* _DIRECTIONS FOR THIS TASK_: Return all lines from the listing below that include the word "FETCH".

━━━━━━

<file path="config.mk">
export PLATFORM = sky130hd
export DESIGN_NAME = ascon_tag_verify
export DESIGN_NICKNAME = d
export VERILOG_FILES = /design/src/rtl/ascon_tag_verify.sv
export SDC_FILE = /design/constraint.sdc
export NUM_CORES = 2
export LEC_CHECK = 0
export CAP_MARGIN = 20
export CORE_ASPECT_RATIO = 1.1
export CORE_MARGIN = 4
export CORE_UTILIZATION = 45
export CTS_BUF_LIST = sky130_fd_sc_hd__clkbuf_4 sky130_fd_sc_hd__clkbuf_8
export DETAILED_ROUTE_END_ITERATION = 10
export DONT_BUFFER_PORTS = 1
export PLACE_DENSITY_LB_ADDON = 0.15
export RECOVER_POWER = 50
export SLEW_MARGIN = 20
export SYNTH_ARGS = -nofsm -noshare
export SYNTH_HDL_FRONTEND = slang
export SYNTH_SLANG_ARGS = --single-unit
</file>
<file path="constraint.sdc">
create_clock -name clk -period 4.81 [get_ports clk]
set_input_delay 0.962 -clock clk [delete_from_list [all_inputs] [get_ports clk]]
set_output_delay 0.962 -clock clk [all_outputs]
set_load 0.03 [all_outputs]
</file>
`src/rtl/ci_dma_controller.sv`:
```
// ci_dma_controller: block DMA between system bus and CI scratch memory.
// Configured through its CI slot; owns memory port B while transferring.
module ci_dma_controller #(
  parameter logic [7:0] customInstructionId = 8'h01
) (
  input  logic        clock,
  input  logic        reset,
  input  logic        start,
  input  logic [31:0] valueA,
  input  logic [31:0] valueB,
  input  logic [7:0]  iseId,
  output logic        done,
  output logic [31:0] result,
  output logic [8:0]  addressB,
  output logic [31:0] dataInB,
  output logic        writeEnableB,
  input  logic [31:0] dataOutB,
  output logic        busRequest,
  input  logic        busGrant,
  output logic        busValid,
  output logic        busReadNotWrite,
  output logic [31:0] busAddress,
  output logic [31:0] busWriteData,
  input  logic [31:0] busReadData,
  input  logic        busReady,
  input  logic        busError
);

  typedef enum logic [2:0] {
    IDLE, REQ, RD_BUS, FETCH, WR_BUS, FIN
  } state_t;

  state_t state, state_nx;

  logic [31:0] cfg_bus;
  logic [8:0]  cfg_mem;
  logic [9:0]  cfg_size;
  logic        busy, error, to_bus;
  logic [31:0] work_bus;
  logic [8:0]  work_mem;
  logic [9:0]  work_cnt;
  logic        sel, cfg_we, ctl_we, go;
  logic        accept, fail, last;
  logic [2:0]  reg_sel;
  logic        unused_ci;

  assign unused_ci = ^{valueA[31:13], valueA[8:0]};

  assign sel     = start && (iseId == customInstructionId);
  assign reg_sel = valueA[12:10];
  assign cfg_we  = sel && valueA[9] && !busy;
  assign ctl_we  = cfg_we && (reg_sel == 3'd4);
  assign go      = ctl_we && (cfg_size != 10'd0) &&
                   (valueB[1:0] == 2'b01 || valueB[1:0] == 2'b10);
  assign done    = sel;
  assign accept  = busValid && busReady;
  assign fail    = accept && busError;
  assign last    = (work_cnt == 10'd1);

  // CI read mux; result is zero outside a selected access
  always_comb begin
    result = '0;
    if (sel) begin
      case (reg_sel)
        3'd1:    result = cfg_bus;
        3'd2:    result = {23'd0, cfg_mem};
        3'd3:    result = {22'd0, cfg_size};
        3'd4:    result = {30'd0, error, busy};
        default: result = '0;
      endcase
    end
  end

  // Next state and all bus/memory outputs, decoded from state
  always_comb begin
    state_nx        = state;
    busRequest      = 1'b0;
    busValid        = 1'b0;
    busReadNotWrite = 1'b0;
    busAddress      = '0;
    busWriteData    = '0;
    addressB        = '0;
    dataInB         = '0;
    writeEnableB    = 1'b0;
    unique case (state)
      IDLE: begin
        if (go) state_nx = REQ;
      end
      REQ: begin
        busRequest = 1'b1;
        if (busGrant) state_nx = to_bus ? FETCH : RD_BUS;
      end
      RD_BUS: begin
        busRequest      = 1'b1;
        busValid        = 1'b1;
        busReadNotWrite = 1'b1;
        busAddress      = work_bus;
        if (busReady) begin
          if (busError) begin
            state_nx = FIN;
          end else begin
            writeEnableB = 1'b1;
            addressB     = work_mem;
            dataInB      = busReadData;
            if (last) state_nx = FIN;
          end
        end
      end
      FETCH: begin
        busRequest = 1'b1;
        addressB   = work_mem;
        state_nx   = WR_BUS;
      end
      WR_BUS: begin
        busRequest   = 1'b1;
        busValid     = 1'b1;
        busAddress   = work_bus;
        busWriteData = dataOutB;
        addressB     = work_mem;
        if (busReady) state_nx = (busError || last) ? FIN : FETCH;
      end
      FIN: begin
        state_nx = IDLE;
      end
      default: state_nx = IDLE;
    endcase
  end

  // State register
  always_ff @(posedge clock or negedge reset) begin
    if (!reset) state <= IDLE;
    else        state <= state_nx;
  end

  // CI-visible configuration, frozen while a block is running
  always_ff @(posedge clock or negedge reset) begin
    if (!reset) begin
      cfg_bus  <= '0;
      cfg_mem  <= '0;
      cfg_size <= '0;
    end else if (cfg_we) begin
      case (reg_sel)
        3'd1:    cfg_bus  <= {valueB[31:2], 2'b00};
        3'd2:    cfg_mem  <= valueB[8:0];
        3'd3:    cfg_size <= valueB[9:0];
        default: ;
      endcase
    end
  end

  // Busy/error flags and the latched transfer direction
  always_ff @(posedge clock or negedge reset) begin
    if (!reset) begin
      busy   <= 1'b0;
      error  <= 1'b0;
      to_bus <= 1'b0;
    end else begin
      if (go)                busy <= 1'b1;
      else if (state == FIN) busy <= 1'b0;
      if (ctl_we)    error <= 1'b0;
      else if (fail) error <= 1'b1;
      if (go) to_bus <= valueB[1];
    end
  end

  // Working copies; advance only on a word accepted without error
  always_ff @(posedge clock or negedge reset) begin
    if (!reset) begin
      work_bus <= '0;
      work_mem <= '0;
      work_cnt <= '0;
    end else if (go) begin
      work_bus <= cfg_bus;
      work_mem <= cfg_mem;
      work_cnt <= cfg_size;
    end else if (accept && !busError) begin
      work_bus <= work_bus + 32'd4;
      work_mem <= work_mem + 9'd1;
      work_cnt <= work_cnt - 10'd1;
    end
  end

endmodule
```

━━━━━━

* _OUTPUT OF THE EXERCISE_:
    IDLE, REQ, RD_BUS, FETCH, WR_BUS, FIN
        if (busGrant) state_nx = to_bus ? FETCH : RD_BUS;
      FETCH: begin
        if (busReady) state_nx = (busError || last) ? FIN : FETCH;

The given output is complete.